**Task inputs**
Context: an optimization exercise on an open-source flow, tuned for small area, a short achievable clock period and few clock cycles per item. The choices shown serve that exercise and are no tape-out recipe.
Where RTL was checked, it was by simulation tests only, not by an equivalence proof against the original.
Power and IR drop assume default switching activity.

==> run H <==
==> flow/design.v <==
`default_nettype none
package deq_pkg;
    localparam int DEPTH      = 64;
    localparam int WORD_WIDTH = 32;
    localparam int IDX_W      = $clog2(DEPTH);
    localparam int CNT_W      = $clog2(DEPTH + 1);
    typedef enum logic [2:0] {
        OP_PUSH_FRONT = 3'd0,
        OP_PUSH_BACK  = 3'd1,
        OP_POP_FRONT  = 3'd2,
        OP_POP_BACK   = 3'd3,
        OP_PEEK_FRONT = 3'd4,
        OP_PEEK_BACK  = 3'd5
    } t_op;
    typedef enum logic [1:0] {
        ST_OK    = 2'd0,
        ST_EMPTY = 2'd1,
        ST_FULL  = 2'd2
    } t_status;
endpackage
`default_nettype wire
`default_nettype none
import deq_pkg::*;
module double_ended_queue_unit
(
    input  wire logic                         i_clk,
    input  wire logic                         i_rst_n,
    input  wire logic                         start,
    output logic                              busy,
    input  wire logic        [2:0]            i_operation,
    input  wire logic signed [WORD_WIDTH-1:0] i_push_value,
    output logic                              o_valid,
    output logic             [1:0]            o_status,
    output logic signed      [WORD_WIDTH-1:0] o_peek_value,
    output logic             [CNT_W-1:0]      o_element_count
);
    logic [IDX_W-1:0] r_head;      
    logic [IDX_W-1:0] r_head_m1;   
    logic [IDX_W-1:0] r_tail;      
    logic [IDX_W-1:0] r_tail_m1;   
    logic [CNT_W-1:0] r_count;
    logic             r_empty;     
    logic             r_full;      
    logic             r_one;       
    logic             r_almost;    
    logic w_take;
    logic w_is_pf, w_is_pb, w_is_qf, w_is_qb, w_is_kf, w_is_kb;
    logic w_pf, w_pb, w_qf, w_qb, w_kf, w_kb, w_push, w_pop;
    assign w_take  = i_rst_n && start;
    assign w_is_pf = (i_operation == 3'd0);
    assign w_is_pb = (i_operation == 3'd1);
    assign w_is_qf = (i_operation == 3'd2);
    assign w_is_qb = (i_operation == 3'd3);
    assign w_is_kf = (i_operation == 3'd4);
    assign w_is_kb = (i_operation == 3'd5);
    assign w_pf   = w_take && w_is_pf && !r_full;
    assign w_pb   = w_take && w_is_pb && !r_full;
    assign w_qf   = w_take && w_is_qf && !r_empty;
    assign w_qb   = w_take && w_is_qb && !r_empty;
    assign w_kf   = w_take && w_is_kf && !r_empty;
    assign w_kb   = w_take && w_is_kb && !r_empty;
    assign w_push = w_pf || w_pb;
    assign w_pop  = w_qf || w_qb;
    always_ff @(posedge i_clk) begin
        if (!i_rst_n) begin
            r_head    <= '0;
            r_head_m1 <= '1;
            r_tail    <= '0;
            r_tail_m1 <= '1;
            r_count   <= '0;
            r_empty   <= 1'b1;
            r_full    <= 1'b0;
            r_one     <= 1'b0;
            r_almost  <= 1'b0;
        end else begin
            if (w_pf) begin
                r_head    <= r_head_m1;
                r_head_m1 <= r_head_m1 - IDX_W'(1);
            end else if (w_qf) begin
                r_head    <= r_head + IDX_W'(1);
                r_head_m1 <= r_head;
            end
            if (w_pb) begin
                r_tail    <= r_tail + IDX_W'(1);
                r_tail_m1 <= r_tail;
            end else if (w_qb) begin
                r_tail    <= r_tail_m1;
                r_tail_m1 <= r_tail_m1 - IDX_W'(1);
            end
            if (w_push) begin
                r_count  <= r_count + CNT_W'(1);
                r_empty  <= 1'b0;
                r_full   <= r_almost;
                r_one    <= r_empty;
                r_almost <= (r_count == CNT_W'(DEPTH - 2));
            end else if (w_pop) begin
                r_count  <= r_count - CNT_W'(1);
                r_empty  <= r_one;
                r_full   <= 1'b0;
                r_one    <= (r_count == CNT_W'(2));
                r_almost <= r_full;
            end
        end
    end
    logic [DEPTH-1:0]      s_we;       
    logic [WORD_WIDTH-1:0] s_wdata;
    logic [DEPTH-1:0]      s_rsel;     
    logic                  s_valid;
    logic [1:0]            s_status;
    always_ff @(posedge i_clk) begin
        for (int i = 0; i < DEPTH; i++) begin
            s_we[i]   <= (w_pf && (r_head_m1 == IDX_W'(i))) ||
                         (w_pb && (r_tail    == IDX_W'(i)));
            s_rsel[i] <= (w_kf && (r_head    == IDX_W'(i))) ||
                         (w_kb && (r_tail_m1 == IDX_W'(i)));
        end
        s_wdata <= i_push_value;
        s_valid <= w_take;
        if ((w_is_pf || w_is_pb) && r_full) begin
            s_status <= ST_FULL;
        end else if ((w_is_qf || w_is_qb || w_is_kf || w_is_kb) && r_empty) begin
            s_status <= ST_EMPTY;
        end else begin
            s_status <= ST_OK;
        end
    end
    logic [WORD_WIDTH-1:0] r_ring [DEPTH];
    for (genvar g = 0; g < DEPTH; g++) begin : g_word
        always_ff @(posedge i_clk) begin
            if (s_we[g]) r_ring[g] <= s_wdata;
        end
    end
    localparam int HALF = DEPTH / 2;
    logic [WORD_WIDTH-1:0] w_part_lo, w_part_hi;
    logic [WORD_WIDTH-1:0] m_part_lo, m_part_hi;
    logic                  m_valid;
    logic [1:0]            m_status;
    logic [CNT_W-1:0]      m_count;
    always_comb begin
        w_part_lo = '0;
        w_part_hi = '0;
        for (int i = 0; i < HALF; i++) begin
            w_part_lo = w_part_lo | ({WORD_WIDTH{s_rsel[i]}}        & r_ring[i]);
            w_part_hi = w_part_hi | ({WORD_WIDTH{s_rsel[HALF + i]}} & r_ring[HALF + i]);
        end
    end
    always_ff @(posedge i_clk) begin
        if (!i_rst_n) m_valid <= 1'b0;
        else          m_valid <= s_valid;
        m_status  <= s_status;
        m_count   <= r_count;    
        m_part_lo <= w_part_lo;
        m_part_hi <= w_part_hi;
    end
    logic                  r_valid;
    logic [1:0]            r_status;
    logic [WORD_WIDTH-1:0] r_value;
    logic [CNT_W-1:0]      r_ocount;
    always_ff @(posedge i_clk) begin
        if (!i_rst_n) r_valid <= 1'b0;
        else          r_valid <= m_valid;
        r_status <= m_status;
        r_ocount <= m_count;
        r_value  <= m_part_lo | m_part_hi;
    end
    assign busy            = 1'b0;
    assign o_valid         = r_valid;
    assign o_status        = r_status;
    assign o_peek_value    = r_value;
    assign o_element_count = r_ocount;
endmodule
`default_nettype wire
What follows belongs to an exercise in optimizing a design on an open flow for small area, a short achievable clock period and few clock cycles; a production flow would make more cautious choices. Function was checked by simulation only, so behaviour that the tests miss may differ from the original. No activity file was given, so power comes from the tool's default toggle rates.

==> v19 <==
## fp_mod_issuer
module fp_mod_issuer
(
    input  logic           clk,
    input  logic           rst_n,
    input  logic           req_valid,
    output logic           req_ready,
    input  logic [1:0]     req_op,
    input  logic [W-1:0]   req_x,
    input  logic [W-1:0]   req_y,
    output logic           rsp_valid,
    input  logic           rsp_ready,
    output logic [W-1:0]   rsp_data,
    output logic           mod_enable,
    output logic [2*W-1:0] mod_a,
    output logic           mod_a_sign,
    input  logic           mod_done,
    input  logic [W-1:0]   mod_result
);
==> module fp_mod_issuer, before the edit <==
module fp_mod_issuer
(
    input  logic           clk,
    input  logic           rst_n,
    input  logic           req_valid,
    output logic           req_ready,
    input  logic [1:0]     req_op,
    input  logic [W-1:0]   req_x,
    input  logic [W-1:0]   req_y,
    output logic           rsp_valid,
    input  logic           rsp_ready,
    output logic [W-1:0]   rsp_data,
    output logic           mod_enable,
    output logic [2*W-1:0] mod_a,
    output logic           mod_a_sign,
    input  logic           mod_done,
    input  logic [W-1:0]   mod_result
);
    localparam int K  = 8;           
    localparam int NS = W / K;       
    localparam int AW = W + K;       
    logic           s0v;             
    logic [1:0]     s0op;
    logic [W-1:0]   xr, yr;
    logic [2:0]     cnt;             
    logic           fpend;           
    logic [AW-1:0]  acc_s, acc_c;
    logic           cy;
    logic [W-K-1:0] res;             
    logic           mv;              
    logic           busy;            
    logic           av, bv;          
    logic [W-1:0]   araw;
    logic s0_mul, step_go, f_fire, x_fire, moda_free, a_move;
    assign mod_enable = mv & ~busy & ~(av & bv);
    assign moda_free  = ~mv | mod_enable;
    assign s0_mul     = (s0op == OP_MUL);
    assign f_fire     = fpend & moda_free;
    assign x_fire     = s0v & ~s0_mul & ~fpend & moda_free;
    assign step_go    = s0v & s0_mul & ((cnt != 3'd0) | ~fpend | f_fire);
    assign req_ready  = ~s0v | (s0_mul & (cnt == 3'(NS - 1))) | x_fire;
    assign a_move     = av & (~bv | rsp_ready);
    assign rsp_valid  = bv;
    assign mod_a_sign = mod_a[2*W-1];
    logic [AW-1:0] s_in, c_in;
    logic [AW-1:0] pp [K];
    assign s_in = (cnt == 3'd0) ? '0 : AW'(acc_s[AW-1:K]);
    assign c_in = (cnt == 3'd0) ? '0 : AW'(acc_c[AW-1:K]);
    for (genvar b = 0; b < K; b++) begin : g_pp
        assign pp[b] = AW'(xr & {W{yr[b]}}) << b;
    end
    logic [AW-1:0] l1s0, l1c0, l1s1, l1c1, l1s2, l1c2;
    fp_csa #(AW) u_l1a (.a(pp[0]), .b(pp[1]), .c(pp[2]), .s(l1s0), .cy(l1c0));
    fp_csa #(AW) u_l1b (.a(pp[3]), .b(pp[4]), .c(pp[5]), .s(l1s1), .cy(l1c1));
    fp_csa #(AW) u_l1c (.a(pp[6]), .b(pp[7]), .c(s_in),  .s(l1s2), .cy(l1c2));
    logic [AW-1:0] l2s0, l2c0, l2s1, l2c1;
    fp_csa #(AW) u_l2a (.a(l1s0), .b(l1c0), .c(l1s1), .s(l2s0), .cy(l2c0));
    fp_csa #(AW) u_l2b (.a(l1c1), .b(l1s2), .c(l1c2), .s(l2s1), .cy(l2c1));
    logic [AW-1:0] l3s0, l3c0;
    fp_csa #(AW) u_l3a (.a(l2s0), .b(l2c0), .c(l2s1), .s(l3s0), .cy(l3c0));
    logic [AW-1:0] l4s0, l4c0;
    fp_csa #(AW) u_l4a (.a(l3s0), .b(l3c0), .c(l2c1), .s(l4s0), .cy(l4c0));
    logic [AW-1:0] ns, nc;
    fp_csa #(AW) u_l5a (.a(l4s0), .b(l4c0), .c(c_in), .s(ns), .cy(nc));
    logic [K:0] lo;
    assign lo = {1'b0, acc_s[K-1:0]} + {1'b0, acc_c[K-1:0]} + {{K{1'b0}}, cy};
    logic [AW-1:0] fsum;
    logic [W:0]    addsub;
    logic          sub;
    assign fsum   = acc_s + acc_c + {{(AW-1){1'b0}}, cy};
    assign sub    = (s0op == OP_SUB);
    assign addsub = {1'b0, xr} + ({1'b0, yr} ^ {(W+1){sub}}) + {{W{1'b0}}, sub};
    logic [2*W-1:0] x_val;
    always_comb begin
        if (s0op == OP_RED) x_val = {1'b0, xr[W-2:0], yr};
        else                x_val = {{(W-1){sub & addsub[W]}}, addsub};
    end
    function automatic logic [W-1:0] fp_normalise(input logic [W-1:0] r);
        fp_normalise = (r >= P) ? (r - P) : r;
    endfunction
    always_ff @(posedge clk) begin
        if (!rst_n) begin
            s0v   <= 1'b0;
            cnt   <= '0;
            fpend <= 1'b0;
            mv    <= 1'b0;
            busy  <= 1'b0;
            av    <= 1'b0;
            bv    <= 1'b0;
        end else begin
            if (req_valid && req_ready) begin
                s0v <= 1'b1;
            end else if (x_fire || (step_go && cnt == 3'(NS - 1))) begin
                s0v <= 1'b0;
            end
            if (step_go) begin
                cnt <= cnt + 3'd1;
            end
            if (step_go && cnt == 3'(NS - 1)) begin
                fpend <= 1'b1;
            end else if (f_fire) begin
                fpend <= 1'b0;
            end
            if (f_fire || x_fire) begin
                mv <= 1'b1;
            end else if (mod_enable) begin
                mv <= 1'b0;
            end
            if (mod_enable) begin
                busy <= 1'b1;
            end else if (mod_done) begin
                busy <= 1'b0;
            end
            if (mod_done) begin
                av <= 1'b1;
            end else if (a_move) begin
                av <= 1'b0;
            end
            if (a_move) begin
                bv <= 1'b1;
            end else if (rsp_ready) begin
                bv <= 1'b0;
            end
        end
    end
    always_ff @(posedge clk) begin
        if (req_valid && req_ready) begin
            s0op <= req_op;
            xr   <= req_x;
            yr   <= req_y;
        end else if (step_go) begin
            yr   <= yr >> K;
        end
        if (step_go) begin
            acc_s <= ns;
            acc_c <= nc;
            if (cnt == 3'd0) begin
                cy <= 1'b0;
            end else begin
                cy  <= lo[K];
                res <= {lo[K-1:0], res[W-K-1:K]};
            end
        end
        if (f_fire) begin
            mod_a <= {fsum, res};
        end else if (x_fire) begin
            mod_a <= x_val;
        end
        if (mod_done) begin
            araw <= mod_result;
        end
        if (a_move) begin
            rsp_data <= fp_normalise(araw);
        end
    end
endmodule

**Exercise**
Please, from the material above, copy only the lines from the line with "logic [AW-1:0] s_in, c_in;" up to and including the line with "logic [AW-1:0] l1s0, l1c0, l1s1, l1c1, l1s2, l1c2;", exactly as written.

**Result**
    logic [AW-1:0] s_in, c_in;
    logic [AW-1:0] pp [K];
    assign s_in = (cnt == 3'd0) ? '0 : AW'(acc_s[AW-1:K]);
    assign c_in = (cnt == 3'd0) ? '0 : AW'(acc_c[AW-1:K]);
    for (genvar b = 0; b < K; b++) begin : g_pp
        assign pp[b] = AW'(xr & {W{yr[b]}}) << b;
    end
    logic [AW-1:0] l1s0, l1c0, l1s1, l1c1, l1s2, l1c2;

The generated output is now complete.